How to cite this article:
Mohan C. Turf wars in radiology: Need for symbiotic relationships. Indian J Radiol Imaging 2016;26:421-2

How to cite this URL:
Mohan C. Turf wars in radiology: Need for symbiotic relationships. Indian J Radiol Imaging [serial online] 2016 [cited 2017 Sep 25];26:421-2. Available from: http://www.ijri.org/text.asp?2016/26/4/421/195785
Over the past few decades, radiology as a specialty has seen tremendous growth, which has been accompanied by encroachment on imaging modalities by nonradiologists. Various specialists have been competing with radiologists for imaging and interventional procedures related to their specialties, and in few cases have completely taken over the imaging and interventions. These turf wars have led to a renewed sense among the radiology community to protect its own turf of imaging from being taken over by nonradiologists. While monetary gain is definitely one of the major factors behind these wars, there are other sides to the problem as well.

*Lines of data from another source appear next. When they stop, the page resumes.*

`config.mk`:
```
export PLATFORM = sky130hd
export DESIGN_NAME = mem_access_unit_flat
export DESIGN_NICKNAME = d
export VERILOG_FILES = /design/src/rtl/mem_access_unit_if.sv /design/src/rtl/mem_access_unit.sv /design/src/flat_wrapper.sv
export SDC_FILE = /design/constraint.sdc
export NUM_CORES = 1
export LEC_CHECK = 0
export ABC_AREA = 1
export CORE_ASPECT_RATIO = 1.75
export CORE_MARGIN = 2
export CORE_UTILIZATION = 46
export CTS_CLUSTER_DIAMETER = 40
export DETAILED_ROUTE_END_ITERATION = 6
export PLACE_DENSITY = 0.92
export SKIP_CTS_REPAIR_TIMING = 1
export SLEW_MARGIN = 20
export SYNTH_ARGS = -nofsm -noshare
export SYNTH_HDL_FRONTEND = slang
export SYNTH_SLANG_ARGS = --single-unit
```
`constraint.sdc`:
```
create_clock -name clk -period 2.2 [get_ports clk]
set_input_delay 0.44 -clock clk [delete_from_list [all_inputs] [get_ports clk]]
set_output_delay 0.44 -clock clk [all_outputs]
set_load 0.005 [all_outputs]
```
`src/rtl/mem_access_unit_if.sv`:
```
`timescale 1ns/1ps
`default_nettype none
// ============================================================================
// Module      : mem_access_unit_if
// Description : Request/response and RAM-side signal bundle of the data-memory
//               responder. The slave modport is the responder's view; the
//               master modport is the view of the requester plus the RAM.
// Revision    : 1.0 - initial release
// ============================================================================
interface mem_access_unit_if #(
   parameter int ADDR_W = 10
) ();
   logic              req_valid;
   logic              req_ready;
   logic              memRead;
   logic              memWrite;
   logic [1:0]        memDataSize;
   logic              memBitExt;
   logic [31:0]       addr;
   logic [31:0]       wdata;
   logic [31:0]       rdata;
   logic              done;
   logic              err;
   logic              ram_en;
   logic              ram_we;
   logic [ADDR_W-1:0] ram_addr;
   logic [31:0]       ram_wdata;
   logic [31:0]       ram_rdata;

   modport master (
      output req_valid, memRead, memWrite, memDataSize, memBitExt, addr, wdata,
      output ram_rdata,
      input  req_ready, rdata, done, err,
      input  ram_en, ram_we, ram_addr, ram_wdata
   );

   modport slave (
      input  req_valid, memRead, memWrite, memDataSize, memBitExt, addr, wdata,
      input  ram_rdata,
      output req_ready, rdata, done, err,
      output ram_en, ram_we, ram_addr, ram_wdata
   );
endinterface
`default_nettype wire

```
`src/rtl/mem_access_unit.sv`:
```
`timescale 1ns/1ps
`default_nettype none
// ============================================================================
// Module      : mem_access_unit
// Description : Data-memory responder for a MIPS32 core. Performs word,
//               halfword and byte loads/stores against a word-wide synchronous
//               RAM without byte enables. Sub-word stores are done as
//               read-modify-write; loads are sign/zero extended.
//               Optional macro MEM_ALIGN_CHECK_EN rejects misaligned halfword
//               and word accesses with err.
// Revision    : 1.0 - initial release
// ============================================================================
module mem_access_unit #(
   parameter int ADDR_W = 10
) (
   input  logic                  clk,
   input  logic                  rst_n,
   mem_access_unit_if.slave      bus
);

   localparam logic [2:0] S_IDLE = 3'd0;
   localparam logic [2:0] S_RD   = 3'd1;
   localparam logic [2:0] S_RDW  = 3'd2;
   localparam logic [2:0] S_WR   = 3'd3;
   localparam logic [2:0] S_DONE = 3'd4;

   logic [2:0]        state;
   logic [2:0]        state_nxt;

   // Latched request
   logic              op_wr;
   logic [1:0]        size_r;
   logic              ext_r;
   logic [1:0]        lane_r;
   logic [ADDR_W-1:0] addr_r;
   logic              err_r;
   // Holds latched store data, then the merged word for sub-word stores
   logic [31:0]       wword_r;
   logic [31:0]       rdata_r;

   logic              accept;
   logic              req_err;
   logic              misaligned;
   logic              req_is_word;
   logic              req_is_half;
   logic [31:0]       load_word;
   logic [31:0]       merge_word;
   logic [7:0]        byte_sel;
   logic [15:0]       half_sel;

   assign req_is_word = (bus.memDataSize == 2'd0) || (bus.memDataSize == 2'd3);
   assign req_is_half = (bus.memDataSize == 2'd1);
   // A request with neither read nor write is never accepted
   assign accept      = (state == S_IDLE) && bus.req_valid && (bus.memRead || bus.memWrite);

`ifdef MEM_ALIGN_CHECK_EN
   assign misaligned  = (req_is_half && bus.addr[0]) || (req_is_word && (bus.addr[1:0] != 2'b00));
`else
   assign misaligned  = 1'b0;
`endif
   assign req_err     = (bus.memRead && bus.memWrite) || misaligned;

   // State register
   always_ff @(posedge clk or negedge rst_n) begin
      if (!rst_n) state <= S_IDLE;
      else        state <= state_nxt;
   end

   // Next-state decode
   always_comb begin
      state_nxt = state;
      case (state)
         S_IDLE: begin
            if (accept) begin
               if (req_err)           state_nxt = S_DONE;
               else if (bus.memRead)  state_nxt = S_RD;
               else if (req_is_word)  state_nxt = S_WR;
               else                   state_nxt = S_RD;
            end
         end
         S_RD:    state_nxt = S_RDW;
         S_RDW:   state_nxt = op_wr ? S_WR : S_DONE;
         S_WR:    state_nxt = S_DONE;
         S_DONE:  state_nxt = S_IDLE;
         default: state_nxt = S_IDLE;
      endcase
   end

   // Outputs decoded from state; address/data come straight from registers
   always_comb begin
      bus.req_ready = (state == S_IDLE);
      bus.ram_en    = (state == S_RD) || (state == S_WR);
      bus.ram_we    = (state == S_WR);
      bus.done      = (state == S_DONE);
      bus.err       = (state == S_DONE) && err_r;
   end

   assign bus.ram_addr  = addr_r;
   assign bus.ram_wdata = wword_r;
   assign bus.rdata     = rdata_r;

   // Lane extraction and extension of the returned RAM word for loads
   always_comb begin
      byte_sel  = bus.ram_rdata[{lane_r, 3'b000} +: 8];
      half_sel  = lane_r[1] ? bus.ram_rdata[31:16] : bus.ram_rdata[15:0];
      case (size_r)
         2'd1:    load_word = {{16{!ext_r && half_sel[15]}}, half_sel};
         2'd2:    load_word = {{24{!ext_r && byte_sel[7]}}, byte_sel};
         default: load_word = bus.ram_rdata;
      endcase
   end

   // Insert the low store bits into the addressed lane of the RAM word
   always_comb begin
      merge_word = bus.ram_rdata;
      case (size_r)
         2'd1: begin
            if (lane_r[1]) merge_word[31:16] = wword_r[15:0];
            else           merge_word[15:0]  = wword_r[15:0];
         end
         2'd2:    merge_word[{lane_r, 3'b000} +: 8] = wword_r[7:0];
         default: merge_word = wword_r;
      endcase
   end

   // Request latch, merge register and load result register
   always_ff @(posedge clk or negedge rst_n) begin
      if (!rst_n) begin
         op_wr   <= 1'b0;
         size_r  <= 2'd0;
         ext_r   <= 1'b0;
         lane_r  <= 2'd0;
         addr_r  <= '0;
         err_r   <= 1'b0;
         wword_r <= 32'd0;
         rdata_r <= 32'd0;
      end else if (accept) begin
         op_wr   <= bus.memWrite;
         size_r  <= bus.memDataSize;
         ext_r   <= bus.memBitExt;
         lane_r  <= bus.addr[1:0];
         addr_r  <= bus.addr[ADDR_W+1:2];
         err_r   <= req_err;
         wword_r <= bus.wdata;
      end else if (state == S_RDW) begin
         if (op_wr) wword_r <= merge_word;
         else       rdata_r <= load_word;
      end
   end

endmodule
`default_nettype wire

```
`src/flat_wrapper.sv`:
```
// flat-port wrapper written by rule: the top's interface ports become plain ports
module mem_access_unit_flat 
#(
   parameter int ADDR_W = 10
)
  (clk, rst_n, bus_req_valid, bus_memRead, bus_memWrite, bus_memDataSize, bus_memBitExt, bus_addr, bus_wdata, bus_ram_rdata, bus_req_ready, bus_rdata, bus_done, bus_err, bus_ram_en, bus_ram_we, bus_ram_addr, bus_ram_wdata);
  mem_access_unit_if #(.ADDR_W(ADDR_W)) bus_i ();
  input  logic clk;
  input  logic rst_n;
  input wire logic [$bits(bus_i.req_valid)-1:0] bus_req_valid;
  input wire logic [$bits(bus_i.memRead)-1:0] bus_memRead;
  input wire logic [$bits(bus_i.memWrite)-1:0] bus_memWrite;
  input wire logic [$bits(bus_i.memDataSize)-1:0] bus_memDataSize;
  input wire logic [$bits(bus_i.memBitExt)-1:0] bus_memBitExt;
  input wire logic [$bits(bus_i.addr)-1:0] bus_addr;
  input wire logic [$bits(bus_i.wdata)-1:0] bus_wdata;
  input wire logic [$bits(bus_i.ram_rdata)-1:0] bus_ram_rdata;
  output wire logic [$bits(bus_i.req_ready)-1:0] bus_req_ready;
  output wire logic [$bits(bus_i.rdata)-1:0] bus_rdata;
  output wire logic [$bits(bus_i.done)-1:0] bus_done;
  output wire logic [$bits(bus_i.err)-1:0] bus_err;
  output wire logic [$bits(bus_i.ram_en)-1:0] bus_ram_en;
  output wire logic [$bits(bus_i.ram_we)-1:0] bus_ram_we;
  output wire logic [$bits(bus_i.ram_addr)-1:0] bus_ram_addr;
  output wire logic [$bits(bus_i.ram_wdata)-1:0] bus_ram_wdata;
  assign bus_i.req_valid = bus_req_valid;
  assign bus_i.memRead = bus_memRead;
  assign bus_i.memWrite = bus_memWrite;
  assign bus_i.memDataSize = bus_memDataSize;
  assign bus_i.memBitExt = bus_memBitExt;
  assign bus_i.addr = bus_addr;
  assign bus_i.wdata = bus_wdata;
  assign bus_i.ram_rdata = bus_ram_rdata;
  assign bus_req_ready = bus_i.req_ready;
  assign bus_rdata = bus_i.rdata;
  assign bus_done = bus_i.done;
  assign bus_err = bus_i.err;
  assign bus_ram_en = bus_i.ram_en;
  assign bus_ram_we = bus_i.ram_we;
  assign bus_ram_addr = bus_i.ram_addr;
  assign bus_ram_wdata = bus_i.ram_wdata;
  mem_access_unit #(.ADDR_W(ADDR_W)) u_core (.clk(clk), .rst_n(rst_n), .bus(bus_i));
endmodule
```
### Yosys cells after proc, flatten, opt, wreduce, memory -nomap -nowiden

Cells that the tools add are included.

* register bits after elaboration: 84
* latch bits: 0
* bits in writable memories: 0
* bits in read-only memories: 0
* input bits: 104
* output and inout bits: 79
* word-level logic and storage cells: 58
* memories kept: 0

* add/subtract/negate cells: 1
* $mul: 0
* divide/modulo/power cells: 0
* order comparisons: 0
* equality and inequality tests: 9
* shifts and indexed selects: 3
* muxes and demuxes: 15
* bitwise operators: 2
* reductions and logical operators: 18

Operator list (number)
* case mux 32 bit (2 select lines): 2
* two-way mux 32 bit: 3
* two-way mux 16 bit: 3
* bitwise mux 32 bit: 1
* variable shift 8 x 7 -> 32 bit (first input constant): 1
* indexed part select 32 x 6 -> 8 bit: 1
* indexed part select 8 x 7 -> 32 bit: 1
* two-way mux 3 bit: 4
* case mux 3 bit (4 select lines): 1
* negator 5 -> 7 bit: 1
* == test 3 x 2 -> 1 bit (second input constant): 2
* logical AND 1 bit: 6
* AND reduction 3 bit: 2
* == test 2 bit (second input constant): 2
* AND reduction 4 bit: 1
* nonzero test 2 bit: 2
* == test 3 x 1 -> 1 bit (second input constant): 1
* == test 3 bit (second input constant): 1
* logical NOT 3 bit: 1
* logical OR 1 bit: 3
* inequality test 3 x 1 -> 1 bit (second input constant): 1
* nonzero test 3 bit: 1
* == test 2 x 1 -> 1 bit (second input constant): 1
* logical NOT 2 bit: 1
* 4 further kinds: 5

### Logic depth before layout (Yosys ltp)

* depth after elaboration: 7
* depth in mapped cells: 13

### Least setup slack after synthesis

No wires, ideal clock.

* path kind: register -> register
* start: register u_core.lane_r[1]
* end: register u_core.wword_r[0] (netlist: u_core.bus.ram_wdata[0])
* setup time: 0.065 ns
* arrival: 1.881 ns
* data required time: 2.135 ns
* slack: 0.254 ns
* stages on the path, launching flop included: 11
* path through: dfrtp_1 -> buf_2 -> inv_1 -> buf_2 -> ha_1 -> clkinv_1 -> nor3_1 -> nand3_2 -> nand3_2 -> nand2_1 -> nand2_1

* cells in the longest elaborated chain, start to end: 7
* elaborated cells between the ends (all ways): 10
* classes of those cells: add/sub (1); eq/ne (1); shift (2); mux (5); reduce/logical (1)

RTL lines
* start: declaration: RTL line mem_access_unit.sv:34 `logic [1:0] lane_r;`
* start signal: assignment: RTL line mem_access_unit.sv:141 `lane_r <= bus.addr[1:0];`
* negator 5 -> 7 bit: RTL line mem_access_unit.sv:121 `2'd2: merge_word[{lane_r, 3'b000} +: 8] = wword_r[7:0];`
* indexed part select 8 x 7 -> 32 bit or variable shift 8 x 7 -> 32 bit (tied branches): RTL line mem_access_unit.sv:121
* bitwise mux 32 bit: RTL line mem_access_unit.sv:121
* case mux 32 bit (2 select lines): RTL line mem_access_unit.sv:116 `case (size_r)`
* two-way mux 32 bit: RTL line mem_access_unit.sv:146 `if (op_wr) wword_r <= merge_word;`
* two-way mux 32 bit: RTL line mem_access_unit.sv:145 `end else if (state == S_RDW) begin`
* two-way mux 32 bit: RTL line mem_access_unit.sv:137 `end else if (accept) begin`
* end signal: assignment: RTL line mem_access_unit.sv:144 `wword_r <= bus.wdata;`
* end signal: assignment: RTL line mem_access_unit.sv:146
* end: declaration: RTL line mem_access_unit.sv:38 `logic [31:0] wword_r;`

Parallel ways exist; a longest one is shown, timed or not. The select of a mux whose other input is x is not followed.
A chain may end at the register's enable or synchronous reset.

### Final worst setup path

* start: register u_core.state[1]
* end: output port bus_req_ready

* cells in the longest elaborated chain, start to end: 1

RTL lines
* start: declaration: RTL line mem_access_unit.sv:27 `logic [2:0] state;`
* start signal: assignment: RTL line mem_access_unit.sv:66 `else state <= state_nxt;`
* logical NOT 3 bit: RTL line mem_access_unit.sv:91 `bus.req_ready = (state == S_IDLE);`
* end: declaration: RTL line flat_wrapper.sv:18 `output wire logic [$bits(bus_i.req_ready)-1:0] bus_req_ready;`

Every way passes these cells.

==> results.sh <==
export IMPL_status="finished, violations left"
export IMPL_violations="negative hold slack"
export IMPL_yosysWarnings=0
export IMPL_clkSinkCount=84
export IMPL_multi_input_area_um2=2660
export IMPL_n_fill_cell=932
export IMPL_avgSynthCellArea_um2=6.97
export IMPL_fin_worst_skew_ns=0.00790
export IMPL_regToRegSetupSlack_ns=0.22
export IMPL_final_nets=1016
export IMPL_place_area_um2=7010
export IMPL_synth_cell_type_count=37
export IMPL_gr_usage_all_layers_pct=28.8
export IMPL_setup_violations=0
export IMPL_layout_common_cells="nand2_1, clkdlybuf4s50_1, dfrtp_1"
export IMPL_synth_nets=851
export IMPL_clk_pin_slew_worst_paths_ns=0.07
export IMPL_core_area_um2=11000
export IMPL_total_power_mw=10.5
export IMPL_start_util_pct=46.7
export IMPL_drv_slew=0
export IMPL_drv_cap=0
export IMPL_final_common_cell="nand2_1"
export IMPL_worstSetupPathType="reg -> out"
export IMPL_clk_latency_ns=0.34
export IMPL_drtPass1Iterations=5
export IMPL_hp_class="in -> async"
export IMPL_start_kind="flip-flop"
export IMPL_p_leak_nw=3.53
export IMPL_place_inst=1026
export IMPL_slew_headroom_pct=71.1
export IMPL_syn_to_final_growth_pct=42.3
export IMPL_tightest_slew_ns=0.429
export IMPL_arrival_ns=1.70
export IMPL_setup_tns_ns=0
export IMPL_synthTopCellsByArea="dfrtp_1, nand2_1, a21oi_1"
export IMPL_grt_start_max_net_pins=47
export IMPL_final_util_pct=66.5
export IMPL_timing_final_crit_share_pct=97.1
export IMPL_layoutNonFillerInstCount=1043
export IMPL_cts_htree_levels=3
export IMPL_portBuffers=162
export IMPL_gp_congestion=1.01
export IMPL_dieWidth_um=84.0
export IMPL_drive_gt1_share_pct=8.68
export IMPL_seq_area_um2=2100
export IMPL_synth_top_area_cell="dfrtp_1"
export IMPL_cts_tree="built"
export IMPL_p_per_area_nw_per_um2=1440
export IMPL_postSynthCellCount=740
export IMPL_rows=51
export IMPL_antenna_found_initial=1
export IMPL_ir_drop_v=0.000858
export IMPL_end_kind="output port"
export IMPL_clockRootBuffer="clkbuf_16"
export IMPL_drt_iter0_markers=862
export IMPL_cts_buffer_depth=2
export IMPL_rsz0062_at_grt="no"
export IMPL_ios=183
export IMPL_postRouteAntennaNets=0
export IMPL_ys_ff_latch=84
export IMPL_grt_ovfl_total=0
export IMPL_yosysTopAreaCellShare_pct=40.8
export IMPL_netlist_area_um2=5160
export IMPL_dieHeight_um=144
export IMPL_cp_required_ns=1.76
export IMPL_ys_seq_area_share_pct=40.8
export IMPL_vias=5879
export IMPL_hold_violations=6
export IMPL_grt_pass1_wl_um=27400
export IMPL_drc=0
export IMPL_wirelength_um=17800
export IMPL_hpwl_um=13200
export IMPL_hold_ws_ns=-0.00842
export IMPL_drt_wirelength_per_cell_um=17.1
export IMPL_path_max_fanout=5
export IMPL_postLayoutCellArea_um2=7340
export IMPL_cts_buffers_inserted=9
export IMPL_die_area_um2=12100
export IMPL_viasPerCell=5.64
export IMPL_fin_crit_ns=2.14
export IMPL_grt_pass1_vias=5354
export IMPL_fmax_mhz=468
==> report_power, final <==
part	switching, mW	internal (mW)	total [mW]
combinational	3.22	2.78	6.00
sequential	0.573	2.31	2.88
clock	0.628	1.03	1.66
total	4.43	6.12	10.5
==> per-layer routing <==
metal / part of all wire, % / wire length [µm] / global-route usage (%) / up-vias
met5: 0 / 0 / 0 / -
met4: 7.3 / 1300 / 20.2 / 0
met3: 8.0 / 1420 / 5.02 / 88
met2: 48 / 8490 / 46.3 / 405
met1: 37 / 6610 / 34.9 / 2658
li1: - / - / - / 2728
==> per-stage QoR <==
| step | setup slack [ns] | hold slack, ns |
|---|---|---|
| 2_1_floorplan | 0.254 | 0.144 |
| 3_3_place_gp | 0.0827 | 0.361 |
| 3_5_place_dp | 0.0184 | 0.363 |
| 4_1_cts | 0.0231 | -0.00408 |
| 5_1_grt | 0.00872 | 0.00977 |
| 6_report | 0.0629 | -0.00842 |
==> registers in the layout (all words and copies together) (netlist names) <==
register              flops
u_core.state              3
u_core.bus.ram_addr      10
u_core.lane_r             2
u_core.op_wr              1
u_core.bus.ram_wdata     32
u_core.size_r             2
u_core.err_r              1
u_core.ext_r              1
u_core.bus.rdata         32
==> cell usage after synthesis <==
master,instances
and2_1,1
nand3_1,42
a31oi_1,1
nand3_4,1
nor3_1,3
nor2_4,1
a21oi_1,65
inv_1,48
a21boi_1,4
xnor2_1,1
buf_1,2
nand4_1,9
o21ai_1,15
or2_0,3
o21ai_0,51
dfrtp_1,84
nand2_4,2
inv_2,5
ha_1,7
and3_1,1
a21boi_0,12
clkbuf_1,12
nand4_4,1
clkbuf_2,1
o211ai_1,5
nor2_1,29
nand2_1,280
or2_2,16
buf_2,18
nand3_2,3
nand2_2,1
clkinv_1,2
o22ai_1,5
or2_1,3
buf_6,2
o21ai_2,1
buf_4,3
==> layout make-up <==
| type | count | share of cell area [%] |
|---|---|---|
| Antenna cell | 1 | 0.0341 |
| Clock buffer | 11 | 3.31 |
| Clock inverter | 5 | 1.16 |
| Inverter | 55 | 2.81 |
| Multi-Input combinational cell | 563 | 36.3 |
| Sequential cell | 84 | 28.7 |
| Tap cell | 132 | 2.25 |
| Timing Repair Buffer | 192 | 25.5 |
==> logic make-up after synthesis <==
logic type	share of synthesized area, %
buffers and inverters	7.74
adder cells (fa/ha/maj)	1.70
AO/OA/AOI/OAI	16.7
AND/OR/NAND/NOR	33.0
flip-flops	40.8
XOR/XNOR	0.170
==> critical path, stage by stage, from the launching register on <==
cell and delay [ns]:
dfrtp_2 0.45, nor2_4 0.15, nand2_1 0.13, inv_1 0.11, clkdlybuf4s50_1 0.51
==> final timing paths <==
| check | start | endpoint | cells after the start |
|---|---|---|---|
| setup / recovery | u_core.state[1] | bus_req_ready | 4 |
| hold / removal | rst_n | u_core.bus.rdata[23] | 1 |
| setup reg to reg | u_core.size_r[0] | u_core.bus.rdata[2] | 8 |
| hold reg to reg | u_core.bus.ram_wdata[22] | u_core.bus.ram_wdata[22] | 2 |
| max in group asynchronous | rst_n | u_core.bus.ram_addr[3] | 2 |
| min in group clk | u_core.bus.ram_wdata[22] | u_core.bus.ram_wdata[22] | 2 |
No activity file was read; power rests on OpenSTA's default activity.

The most glaring example of turf wars is the specialties which need short reaction times such as cardiology, emergency, and critical care medicine. During working hours, the radiology department absorbs most of the imaging burden, however, during nights, the problem becomes grave; the major issue being the availability of the radiologists. Most radiology departments are understaffed during nights because of financial issues, reluctance of staff to night duty scheduling, compensatory offs given later hinder the smooth workflow of the department during the day too. Even if one radiologist is available, he/she is burdened with a load of cross-sectional, emergency, and portable ultrasounds and plain film imaging. As a result, the emergency medicine physicians have started performing and interpreting the ultrasounds with a simple premise that it is better to have a physician with some knowledge than to depend on someone whose availability is uncertain in most cases. Cardiologists have completely taken over the imaging and interventions of their patients. Hence, the boundaries of the turf are becoming ill-defined and interventional radiologists are at a distinct disadvantage due to dependency on referral practice from clinical colleagues.

Another field of strong competition is fetal imaging particularly with ultrasound where the radiologists are competing with obstetricians and gynecologists. In many cases, the obstetricians know what to look for, but may not be expert in how to image it, while radiologists know how to image, but not what exactly to look for in a particular scenario. The radiologists cannot put their foot down on the participation of the obstetricians and gynecologists in the ultrasound as the patients are indeed their patients and without them the entire business would be lost. Furthermore, time constraint is another issue, because for each examination, a radiologist appointment is to be scheduled and the physician then has to wait for the report, due to which many obstetricians and gynecologists prefer to perform routine imaging themselves while reserving the more complex scenarios for the radiologist. Even female patients are more comfortable with this in-house ultrasound particularly for the transvaginal scans. Another issue is the use of defensive reporting in the current medicolegal era where terms such as “cannot exclude” and “clinical correlation” are commonplace in the radiology report, as a result of which the physician is forced to follow up for many conditions, which are much less likely.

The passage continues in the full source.